## src/rtl/load_store_unit.sv

```systemverilog
// load_store_unit: bridges the execute stage to the d_cache CPU-side port.
// Accepts one load/store at a time, drives word-aligned address, lane-shifted
// write data and byte strobes, and returns extended load data or an error
// flag as a one-cycle response pulse. All d_cache-facing outputs are registers.
module load_store_unit #(
  parameter int TIMEOUT_CYCLES = 1024
) (
  input  logic        clk,
  input  logic        reset,
  input  logic        req_valid,
  output logic        req_ready,
  input  logic        req_wen,
  input  logic [2:0]  req_funct3,
  input  logic [31:0] req_addr,
  input  logic [31:0] req_wdata,
  output logic        resp_valid,
  output logic [31:0] resp_rdata,
  output logic        resp_misaligned,
  output logic        resp_fault,
  output logic [31:0] addr,
  output logic        mem_ren,
  output logic        mem_wen,
  output logic [31:0] data_in,
  output logic [3:0]  data_in_strb,
  input  logic [31:0] data_out,
  input  logic        data_read_valid,
  input  logic        data_write_ready
);

  localparam int CW = $clog2(TIMEOUT_CYCLES + 1);

  typedef enum logic [1:0] {
    IDLE  = 2'd0,
    ISSUE = 2'd1,
    WAIT  = 2'd2,
    RESP  = 2'd3
  } state_t;

  state_t        state, state_next;
  logic [2:0]    op_funct3, op_funct3_next;
  logic          op_wen, op_wen_next;
  logic [1:0]    op_off, op_off_next;
  logic [CW-1:0] count, count_next;
  logic [31:0]   pend_rdata, pend_rdata_next;
  logic          pend_mis, pend_mis_next;
  logic          pend_fault, pend_fault_next;
  logic [31:0]   addr_next, data_in_next, resp_rdata_next;
  logic [3:0]    strb_next;
  logic          ren_next, wen_next;
  logic          resp_valid_next, resp_mis_next, resp_fault_next;
  logic          done;

  // Illegal funct3 for the direction, or address not aligned to the access size.
  function automatic logic is_bad(input logic wen, input logic [2:0] f3, input logic [1:0] off);
    logic bad;
    case (f3)
      3'b000:  bad = 1'b0;
      3'b001:  bad = off[0];
      3'b010:  bad = (off != 2'b00);
      3'b100:  bad = wen;
      3'b101:  bad = wen | off[0];
      default: bad = 1'b1;
    endcase
    return bad;
  endfunction

  // Shift the read word down to the addressed lane and sign/zero-extend.
  function automatic logic [31:0] extend(input logic [2:0] f3, input logic [1:0] off,
                                         input logic [31:0] word);
    logic [31:0] sh;
    logic [31:0] res;
    sh = word >> {off, 3'b000};
    case (f3)
      3'b000:  res = {{24{sh[7]}}, sh[7:0]};
      3'b001:  res = {{16{sh[15]}}, sh[15:0]};
      3'b010:  res = word;
      3'b100:  res = {24'h000000, sh[7:0]};
      3'b101:  res = {16'h0000, sh[15:0]};
      default: res = 32'h0000_0000;
    endcase
    return res;
  endfunction

  assign req_ready = (state == IDLE) && !reset;
  assign done      = op_wen ? data_write_ready : data_read_valid;

  // Next-state and next-register values; everything holds unless a state changes it.
  always_comb begin
    state_next      = state;
    op_funct3_next  = op_funct3;
    op_wen_next     = op_wen;
    op_off_next     = op_off;
    count_next      = count;
    pend_rdata_next = pend_rdata;
    pend_mis_next   = pend_mis;
    pend_fault_next = pend_fault;
    addr_next       = addr;
    data_in_next    = data_in;
    strb_next       = data_in_strb;
    ren_next        = mem_ren;
    wen_next        = mem_wen;
    resp_valid_next = 1'b0;
    resp_rdata_next = 32'h0000_0000;
    resp_mis_next   = 1'b0;
    resp_fault_next = 1'b0;
    case (state)
      IDLE: begin
        if (req_valid) begin
          op_funct3_next  = req_funct3;
          op_wen_next     = req_wen;
          op_off_next     = req_addr[1:0];
          addr_next       = {req_addr[31:2], 2'b00};
          pend_rdata_next = 32'h0000_0000;
          pend_fault_next = 1'b0;
          if (is_bad(req_wen, req_funct3, req_addr[1:0])) begin
            pend_mis_next = 1'b1;
            state_next    = RESP;
          end else begin
            pend_mis_next = 1'b0;
            ren_next      = !req_wen;
            wen_next      = req_wen;
            state_next    = ISSUE;
            if (req_wen) begin
              case (req_funct3[1:0])
                2'b00: begin
                  strb_next    = 4'b0001 << req_addr[1:0];
                  data_in_next = {4{req_wdata[7:0]}};
                end
                2'b01: begin
                  strb_next    = 4'b0011 << req_addr[1:0];
                  data_in_next = {2{req_wdata[15:0]}};
                end
                default: begin
                  strb_next    = 4'b1111;
                  data_in_next = req_wdata;
                end
              endcase
            end else begin
              strb_next    = 4'b0000;
              data_in_next = 32'h0000_0000;
            end
          end
        end else begin
          state_next = IDLE;
        end
      end
      ISSUE: begin
        // The completion inputs may still show a stale level here, so they are not looked at.
        count_next = '0;
        state_next = WAIT;
      end
      WAIT: begin
        if (done) begin
          ren_next        = 1'b0;
          wen_next        = 1'b0;
          pend_rdata_next = op_wen ? 32'h0000_0000 : extend(op_funct3, op_off, data_out);
          state_next      = RESP;
        end else if (count == CW'(TIMEOUT_CYCLES - 1)) begin
          ren_next        = 1'b0;
          wen_next        = 1'b0;
          pend_rdata_next = 32'h0000_0000;
          pend_fault_next = 1'b1;
          state_next      = RESP;
        end else begin
          count_next = count + CW'(1);
        end
      end
      RESP: begin
        resp_valid_next = 1'b1;
        resp_rdata_next = pend_rdata;
        resp_mis_next   = pend_mis;
        resp_fault_next = pend_fault;
        state_next      = IDLE;
      end
      default: begin
        state_next = IDLE;
        ren_next   = 1'b0;
        wen_next   = 1'b0;
      end
    endcase
  end

  // State and output registers with synchronous reset.
  always_ff @(posedge clk) begin
    if (reset) begin
      state           <= IDLE;
      op_funct3       <= 3'b000;
      op_wen          <= 1'b0;
      op_off          <= 2'b00;
      count           <= '0;
      pend_rdata      <= 32'h0000_0000;
      pend_mis        <= 1'b0;
      pend_fault      <= 1'b0;
      addr            <= 32'h0000_0000;
      data_in         <= 32'h0000_0000;
      data_in_strb    <= 4'b0000;
      mem_ren         <= 1'b0;
      mem_wen         <= 1'b0;
      resp_valid      <= 1'b0;
      resp_rdata      <= 32'h0000_0000;
      resp_misaligned <= 1'b0;
      resp_fault      <= 1'b0;
    end else begin
      state           <= state_next;
      op_funct3       <= op_funct3_next;
      op_wen          <= op_wen_next;
      op_off          <= op_off_next;
      count           <= count_next;
      pend_rdata      <= pend_rdata_next;
      pend_mis        <= pend_mis_next;
      pend_fault      <= pend_fault_next;
      addr            <= addr_next;
      data_in         <= data_in_next;
      data_in_strb    <= strb_next;
      mem_ren         <= ren_next;
      mem_wen         <= wen_next;
      resp_valid      <= resp_valid_next;
      resp_rdata      <= resp_rdata_next;
      resp_misaligned <= resp_mis_next;
      resp_fault      <= resp_fault_next;
    end
  end

endmodule

```

## config.mk

```make
export PLATFORM = sky130hd
export DESIGN_NAME = load_store_unit
export DESIGN_NICKNAME = d
export VERILOG_FILES = /design/src/rtl/load_store_unit.sv
export SDC_FILE = /design/constraint.sdc
export NUM_CORES = 1
export LEC_CHECK = 0
export ABC_AREA = 1
export CORE_UTILIZATION = 51
export CTS_CLUSTER_DIAMETER = 150
export DETAILED_ROUTE_END_ITERATION = 16
export PLACE_DENSITY = 0.84
export SYNTH_ARGS = -nofsm -noshare
export SYNTH_HDL_FRONTEND = slang
export SYNTH_SLANG_ARGS = --single-unit
```

## constraint.sdc

```tcl
create_clock -name clk -period 2.63 [get_ports clk]
set_input_delay 0.526 -clock clk [delete_from_list [all_inputs] [get_ports clk]]
set_output_delay 0.526 -clock clk [all_outputs]
set_load 0.01 [all_outputs]
```

==> results.json <==
{
  "outcome": "finished clean",
  "cts_hold_buf": 0,
  "htree_levels": 4,
  "finalWirelength_um": 19700,
  "die_w_um": 120,
  "core_sq_um": 13300,
  "grt_antenna_before_repair": 0,
  "r2r-end": "pend_rdata[12]$_SDFFE_PP0P_",
  "synthCells": 1069,
  "hold_viol_final": 0,
  "yosys_most_used_dff": "dfxtp_1",
  "cp.arrival_ns": 1.75,
  "cts_inserted_buffers": 17,
  "grt_pass1_vias": 6921,
  "hold_path_class": "flip-flop to flip-flop",
  "hold_ws_ns": 0.435,
  "yosysUniqueCellTypes": 31,
  "grt.met1_usage_pct": 33.9,
  "synth_edf_count": 0,
  "max_stage_delay_ns": 0.56,
  "use_met2_pct": 46.8,
  "vias": 7421,
  "syn_area_sq_um": 7060,
  "track_usage_pct": 28.4,
  "clk_latency_ns": 0.42,
  "fin_crit_sh_pct": 86.6,
  "hold_path_end": "resp_rdata[28]$_SDFF_PP0_",
  "start_kind": "flip-flop",
  "io_buffers": 208,
  "grt_pass1_wl_um": 32700,
  "antennaDiodeCount": 0,
  "cts_setup_buffers": 0,
  "rr_worst_depth": 10,
  "yosysSeqAreaShare_pct": 44.3,
  "grt_max_degree": 70,
  "drive_above_1_share_pct": 5.39,
  "wire_per_inst_um": 13.7,
  "period_needed_ns": 2.28,
  "place_ws_ns": 0.225,
  "syn_avg_cell_area_sq_um": 6.60,
  "ant_nets": 0,
  "fin_nets": 1358,
  "slowest_stage": "clkdlybuf4s50_1",
  "worstHoldStart": "pend_rdata[28]$_SDFFE_PP0P_",
  "drt-initial-drc-count": 647,
  "rrSetupSlack_ns": 0.63,
  "row_count": 42,
  "post_cts_resized": 0,
  "tightest_slew_ns": 0.765,
  "grt-busiest-layer": "met2",
  "overflow": 0,
  "grt_use_met3_pct": 9.32,
  "post-dp-hpwl_um": 13500,
  "cts-root-buf": "clkbuf_16",
  "die_area_sq_um": 14300,
  "setup-tns-final_ns": 0,
  "clkSinkCount": 156,
  "synthToLayoutAreaGrowth_pct": 38.0,
  "crit_chain": "inv_1 -> ha_1 -> inv_1 -> nor2_1 -> clkdlybuf4s50_1",
  "drc": 0,
  "path_clk_slew_ns": 0.06,
  "critPathKind": "flip-flop to output port",
  "synthArstFlopShare_pct": 0,
  "irDropWorstVdd_mv": 0.432,
  "cellPowerDensity_nw_per_um2": 699,
  "worstHoldPathCells": 2,
  "via_per_inst": 5.16,
  "synth_top_area_share_pct": 44.3,
  "p_leak_uw": 0.00413,
  "r2r-start": "count[0]$_SDFFE_PP0P_",
  "io_pins": 211,
  "synth-seq-cells": 156,
  "dr.pass1.iters": 5,
  "yosysWarningCount": 0,
  "cp_common_cell": "inv_1",
  "gp_congestion": 0.922,
  "die_y_um": 120,
  "grt_setup_unrepaired": "false",
  "fmax_ghz": 0.439,
  "slew_headroom_pct": 49.0,
  "cap_violations": 0,
  "layout_setup_ws_ns": 0.351,
  "cts_tree": "yes",
  "synth.area.top_cells": "dfxtp_1 44%, nand2_1 18%, nor2_1 9.7%",
  "max-clock-path-buffers": 2,
  "cp_max_fo": 4,
  "required_ns": 2.10,
  "initial_core_util_pct": 52.9,
  "finalMaxSlewViolations": 0,
  "setup_viol": 0,
  "synth_top_cell_by_area": "dfxtp_1",
  "cp-end-kind": "output port",
  "fin_worst_skew_ns": 0.00706
}
==> critical path, delay by kind of cell (launching register included) <==
family	cells	cell delay [ns]
fa+ha+maj	1	0.17
flops	1	0.34
simple gates	1	0.11
buf+inv	3	0.72
==> layout make-up <==
class / instances / area (sq um)
inverter: 86 / 325
clock buffer: 21 / 460
clock inverter: 11 / 119
sequential: 156 / 3120
tap: 176 / 220
multi-input combinational: 763 / 3280
fill: 1087 / 3610
timing repair buffer: 224 / 2210
==> cell usage in the layout (no fill, tap or decap), types with 2 or more instances in the layout <==
master / netlist / routed
conb_1: 1 / 2
o22ai_1: 6 / 6
nand2_2: 4 / 4
buf_4: 8 / 15
clkinvlp_4: 0 / 4
nand2_1: 339 / 339
inv_1: 78 / 78
o211ai_1: 8 / 8
dfxtp_1: 156 / 156
nor3_1: 2 / 2
clkbuf_16: 0 / 17
nor2_2: 2 / 2
a21oi_1: 60 / 59
clkbuf_1: 29 / 2
o21ai_0: 77 / 77
clkdlybuf4s50_1: 0 / 207
o21ai_1: 4 / 4
bufinv_16: 0 / 2
ha_1: 5 / 5
inv_2: 7 / 7
or2_2: 2 / 2
nand3_1: 62 / 62
clkinv_2: 0 / 4
clkbuf_8: 0 / 2
nor2_1: 182 / 182
==> state kept, by name (all words and copies together), names as in the netlist, 2 cells and up <==
register and cells:
data_in 32, pend_rdata 32, resp_rdata 32, addr 30, count 11, data_in_strb 4
op_funct3 3, op_off 2, state 2
==> cells in the mapped netlist, types with 4 or more instances <==
master,count
a21oi_1,60
buf_2,22
buf_4,8
buf_6,4
clkbuf_1,29
dfxtp_1,156
ha_1,5
inv_1,78
inv_2,7
nand2_1,339
nand2_2,4
nand3_1,62
nor2_1,182
o211ai_1,8
o21ai_0,77
o21ai_1,4
o22ai_1,6
==> logic make-up after synthesis <==
| family | count (synthesis) | synth area share, % |
|---|---|---|
| other | 1 | 0.0531 |
| AO/OA/AOI/OAI | 157 | 11.6 |
| flip-flops | 156 | 44.3 |
| AND/OR/NAND/NOR | 599 | 33.9 |
| adder cells (fa/ha/maj) | 5 | 0.887 |
| buffers and inverters | 151 | 9.31 |
==> layer usage <==
metal	vias up	part of all wire, %
met5	-	0
met4	0	3.1
met3	56	9.9
met2	310	46
met1	3378	41
li1	3677	-
==> how the worst max path moves through the flow <==
stage               slack (ns)                        to             startpoint
floorplan                 0.97                 req_ready                  reset
global placement          0.30   data_in[3]$_SDFFE_PP0P_          req_funct3[1]
detailed placement        0.23  data_in[30]$_SDFFE_PP0P_          req_funct3[1]
CTS                       0.33                 req_ready  state[0]$_SDFFE_PP0N_
global route              0.27                 req_ready  state[0]$_SDFFE_PP0N_
finish                    0.35                 req_ready  state[0]$_SDFFE_PP0N_
==> power by group <==
part / switching (uW) / total [uW] / internal [uW]
sequential: 107 / 2700 / 2590
clock: 959 / 2400 / 1440
combinational: 1010 / 1720 / 711
total: 2070 / 6810 / 4740
==> through the flow <==
step	utilization [%]	instance area, sq um	std cells	power (uW)
6_report	73.0	9740	1437	6810
3_3_place_gp	68.6	9160	1405	4400
5_1_grt	73.0	9740	1437	7190
2_1_floorplan	-	7060	1070	3850
4_1_cts	73.0	9740	1437	6840
3_5_place_dp	68.6	9160	1405	4440
Note: power is estimated with default switching activity, not from simulation.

TASK TO CARRY OUT: If a line in the material above holds "sequential", copy it.

PROBLEM SOLUTION:
sequential: 156 / 3120
sequential: 107 / 2700 / 2590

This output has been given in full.